#### Aim of the exercise:
Produce word for word the lines of the data below running from the one that has "run 2, diff" to the one that has "[setup_path]", inclusive, and no others.

#### Data supplied

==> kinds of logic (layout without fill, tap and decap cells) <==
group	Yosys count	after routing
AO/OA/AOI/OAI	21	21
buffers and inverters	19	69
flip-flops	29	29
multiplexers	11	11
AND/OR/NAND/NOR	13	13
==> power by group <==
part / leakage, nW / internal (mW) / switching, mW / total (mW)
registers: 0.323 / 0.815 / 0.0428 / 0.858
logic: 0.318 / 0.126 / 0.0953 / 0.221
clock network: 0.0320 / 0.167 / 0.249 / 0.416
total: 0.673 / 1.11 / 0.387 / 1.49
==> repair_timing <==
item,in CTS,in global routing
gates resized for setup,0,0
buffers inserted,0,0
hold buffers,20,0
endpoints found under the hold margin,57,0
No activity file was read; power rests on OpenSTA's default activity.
**config.mk**
```make
export PLATFORM = sky130hd
export DESIGN_NAME = smul_r8_top
export DESIGN_NICKNAME = d
export VERILOG_FILES = /design/src/rtl/smul_pkg.sv /design/src/rtl/smul_cla.sv /design/src/rtl/smul_booth_enc.sv /design/src/rtl/smul_pp_sel.sv /design/src/rtl/smul_csa_tree.sv /design/src/rtl/smul_r8_top.sv
export SDC_FILE = /design/constraint.sdc
export NUM_CORES = 1
export LEC_CHECK = 0
export ABC_AREA = 0
export BUFFER_PORTS_ARGS = -buffer_cell sky130_fd_sc_hd__buf_2
export CAP_MARGIN = 10
export CORE_UTILIZATION = 60
export CTS_BUF_LIST = sky130_fd_sc_hd__clkbuf_8
export CTS_CLUSTER_SIZE = 24
export DETAILED_ROUTE_END_ITERATION = 6
export GPL_TIMING_DRIVEN = 0
export PLACE_DENSITY = 0.89
export REMOVE_ABC_BUFFERS = 1
export SLEW_MARGIN = 20
export SYNTH_ARGS = -nofsm -noshare
export SYNTH_HDL_FRONTEND = slang
export SYNTH_SLANG_ARGS = --single-unit
```
**constraint.sdc**
```tcl
create_clock -name clk -period 8.9 [get_ports clk]
set_input_delay 0 -clock clk [delete_from_list [all_inputs] [get_ports clk]]
set_output_delay 0 -clock clk [all_outputs]
set_load 0.01 [all_outputs]
```
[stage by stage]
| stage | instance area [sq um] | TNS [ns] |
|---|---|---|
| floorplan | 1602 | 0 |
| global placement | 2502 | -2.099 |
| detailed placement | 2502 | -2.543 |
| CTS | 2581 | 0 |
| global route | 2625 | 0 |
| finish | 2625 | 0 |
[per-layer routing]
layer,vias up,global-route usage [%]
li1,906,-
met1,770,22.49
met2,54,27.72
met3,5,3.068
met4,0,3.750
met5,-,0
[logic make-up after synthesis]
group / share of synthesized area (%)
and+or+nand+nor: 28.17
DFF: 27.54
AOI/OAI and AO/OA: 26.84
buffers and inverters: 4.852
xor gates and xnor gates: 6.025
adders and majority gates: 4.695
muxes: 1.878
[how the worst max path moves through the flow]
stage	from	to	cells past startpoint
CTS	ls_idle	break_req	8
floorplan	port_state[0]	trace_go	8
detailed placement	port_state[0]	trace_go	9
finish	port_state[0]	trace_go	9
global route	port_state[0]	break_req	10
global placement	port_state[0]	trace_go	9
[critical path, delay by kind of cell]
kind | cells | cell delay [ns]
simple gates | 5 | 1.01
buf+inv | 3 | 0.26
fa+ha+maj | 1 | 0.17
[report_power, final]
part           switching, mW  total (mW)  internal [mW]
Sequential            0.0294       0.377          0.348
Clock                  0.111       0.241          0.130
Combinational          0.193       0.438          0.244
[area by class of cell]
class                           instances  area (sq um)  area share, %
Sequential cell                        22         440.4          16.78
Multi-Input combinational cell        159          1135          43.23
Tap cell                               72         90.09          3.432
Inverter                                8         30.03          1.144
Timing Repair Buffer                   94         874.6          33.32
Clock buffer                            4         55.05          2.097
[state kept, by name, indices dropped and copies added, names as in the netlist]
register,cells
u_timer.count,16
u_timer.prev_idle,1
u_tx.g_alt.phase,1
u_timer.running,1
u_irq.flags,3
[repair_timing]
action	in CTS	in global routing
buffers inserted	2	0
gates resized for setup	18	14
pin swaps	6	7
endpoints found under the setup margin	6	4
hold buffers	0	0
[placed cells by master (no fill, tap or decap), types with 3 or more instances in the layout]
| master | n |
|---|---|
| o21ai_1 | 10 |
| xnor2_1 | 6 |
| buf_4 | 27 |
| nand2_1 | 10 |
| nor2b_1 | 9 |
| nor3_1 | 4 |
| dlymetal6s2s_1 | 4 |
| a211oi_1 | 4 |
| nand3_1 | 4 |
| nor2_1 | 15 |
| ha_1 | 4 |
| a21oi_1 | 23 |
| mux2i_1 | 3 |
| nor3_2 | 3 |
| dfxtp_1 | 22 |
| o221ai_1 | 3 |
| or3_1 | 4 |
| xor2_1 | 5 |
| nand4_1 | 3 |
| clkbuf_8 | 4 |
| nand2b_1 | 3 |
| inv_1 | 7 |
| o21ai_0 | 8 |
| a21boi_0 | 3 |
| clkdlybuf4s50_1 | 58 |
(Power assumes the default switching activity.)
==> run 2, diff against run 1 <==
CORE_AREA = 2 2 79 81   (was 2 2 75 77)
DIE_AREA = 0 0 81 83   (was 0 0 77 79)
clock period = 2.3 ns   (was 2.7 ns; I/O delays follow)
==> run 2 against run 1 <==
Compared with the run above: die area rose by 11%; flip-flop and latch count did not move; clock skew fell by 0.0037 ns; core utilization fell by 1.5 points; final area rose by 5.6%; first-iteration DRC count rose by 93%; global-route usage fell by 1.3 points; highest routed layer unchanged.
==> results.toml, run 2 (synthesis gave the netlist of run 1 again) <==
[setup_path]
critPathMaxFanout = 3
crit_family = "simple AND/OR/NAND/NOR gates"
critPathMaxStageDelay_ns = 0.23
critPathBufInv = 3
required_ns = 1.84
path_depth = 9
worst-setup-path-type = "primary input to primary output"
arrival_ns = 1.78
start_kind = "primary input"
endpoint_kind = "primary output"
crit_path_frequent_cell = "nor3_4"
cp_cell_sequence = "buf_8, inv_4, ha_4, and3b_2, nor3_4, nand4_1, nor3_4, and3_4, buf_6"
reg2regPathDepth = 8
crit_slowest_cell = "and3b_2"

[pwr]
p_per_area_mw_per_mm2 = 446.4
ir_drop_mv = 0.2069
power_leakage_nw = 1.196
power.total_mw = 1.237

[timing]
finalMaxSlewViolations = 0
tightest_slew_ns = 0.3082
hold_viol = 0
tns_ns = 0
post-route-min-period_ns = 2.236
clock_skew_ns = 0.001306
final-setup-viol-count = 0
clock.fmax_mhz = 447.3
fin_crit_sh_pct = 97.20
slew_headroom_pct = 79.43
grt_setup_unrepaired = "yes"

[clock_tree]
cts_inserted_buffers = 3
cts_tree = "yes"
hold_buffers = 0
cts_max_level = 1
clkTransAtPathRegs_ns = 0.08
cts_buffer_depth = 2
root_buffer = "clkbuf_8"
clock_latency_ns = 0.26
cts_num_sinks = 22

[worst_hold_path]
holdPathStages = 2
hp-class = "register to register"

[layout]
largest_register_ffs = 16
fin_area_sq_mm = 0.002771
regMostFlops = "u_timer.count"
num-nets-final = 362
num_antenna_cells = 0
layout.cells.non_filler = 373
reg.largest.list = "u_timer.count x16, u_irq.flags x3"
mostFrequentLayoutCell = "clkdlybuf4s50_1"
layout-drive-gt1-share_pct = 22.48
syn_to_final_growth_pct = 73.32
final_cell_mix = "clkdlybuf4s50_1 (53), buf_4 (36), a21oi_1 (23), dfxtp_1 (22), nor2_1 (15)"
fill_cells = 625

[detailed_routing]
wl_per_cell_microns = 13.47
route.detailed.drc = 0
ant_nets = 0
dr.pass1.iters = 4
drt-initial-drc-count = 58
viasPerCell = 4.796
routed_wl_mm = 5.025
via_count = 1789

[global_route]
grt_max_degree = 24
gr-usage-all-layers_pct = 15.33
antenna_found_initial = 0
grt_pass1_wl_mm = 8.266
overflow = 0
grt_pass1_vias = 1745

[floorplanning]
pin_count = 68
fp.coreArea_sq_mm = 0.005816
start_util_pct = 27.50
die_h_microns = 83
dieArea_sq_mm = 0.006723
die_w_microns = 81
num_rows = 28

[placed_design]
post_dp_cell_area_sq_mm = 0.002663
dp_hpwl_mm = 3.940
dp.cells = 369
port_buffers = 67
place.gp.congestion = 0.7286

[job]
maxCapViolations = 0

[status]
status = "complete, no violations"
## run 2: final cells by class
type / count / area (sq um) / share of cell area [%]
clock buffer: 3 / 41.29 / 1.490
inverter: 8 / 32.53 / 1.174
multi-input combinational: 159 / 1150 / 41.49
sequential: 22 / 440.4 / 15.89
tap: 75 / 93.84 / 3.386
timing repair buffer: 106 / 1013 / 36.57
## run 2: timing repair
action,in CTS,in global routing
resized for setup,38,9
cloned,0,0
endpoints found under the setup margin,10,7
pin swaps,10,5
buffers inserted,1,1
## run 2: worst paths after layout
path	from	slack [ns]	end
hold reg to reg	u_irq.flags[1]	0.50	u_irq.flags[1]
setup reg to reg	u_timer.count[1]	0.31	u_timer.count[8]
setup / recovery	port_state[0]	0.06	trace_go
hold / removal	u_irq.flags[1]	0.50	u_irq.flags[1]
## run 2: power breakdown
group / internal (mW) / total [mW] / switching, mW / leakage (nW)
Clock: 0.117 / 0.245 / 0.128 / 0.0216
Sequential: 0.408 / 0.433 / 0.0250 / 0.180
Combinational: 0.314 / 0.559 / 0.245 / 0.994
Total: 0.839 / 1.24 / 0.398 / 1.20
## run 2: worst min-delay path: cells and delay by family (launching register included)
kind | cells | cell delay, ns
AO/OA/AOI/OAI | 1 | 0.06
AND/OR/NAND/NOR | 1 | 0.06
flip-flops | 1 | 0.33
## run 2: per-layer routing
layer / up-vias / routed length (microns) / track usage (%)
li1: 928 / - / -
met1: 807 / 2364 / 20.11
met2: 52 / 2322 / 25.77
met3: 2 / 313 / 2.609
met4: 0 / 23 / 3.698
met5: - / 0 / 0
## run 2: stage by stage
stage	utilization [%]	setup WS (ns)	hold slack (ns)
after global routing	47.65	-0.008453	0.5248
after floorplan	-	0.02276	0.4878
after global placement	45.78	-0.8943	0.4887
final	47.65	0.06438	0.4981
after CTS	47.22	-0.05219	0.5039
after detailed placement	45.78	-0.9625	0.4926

########

#### Solution to this task:
==> run 2, diff against run 1 <==
CORE_AREA = 2 2 79 81   (was 2 2 75 77)
DIE_AREA = 0 0 81 83   (was 0 0 77 79)
clock period = 2.3 ns   (was 2.7 ns; I/O delays follow)
==> run 2 against run 1 <==
Compared with the run above: die area rose by 11%; flip-flop and latch count did not move; clock skew fell by 0.0037 ns; core utilization fell by 1.5 points; final area rose by 5.6%; first-iteration DRC count rose by 93%; global-route usage fell by 1.3 points; highest routed layer unchanged.
==> results.toml, run 2 (synthesis gave the netlist of run 1 again) <==
[setup_path]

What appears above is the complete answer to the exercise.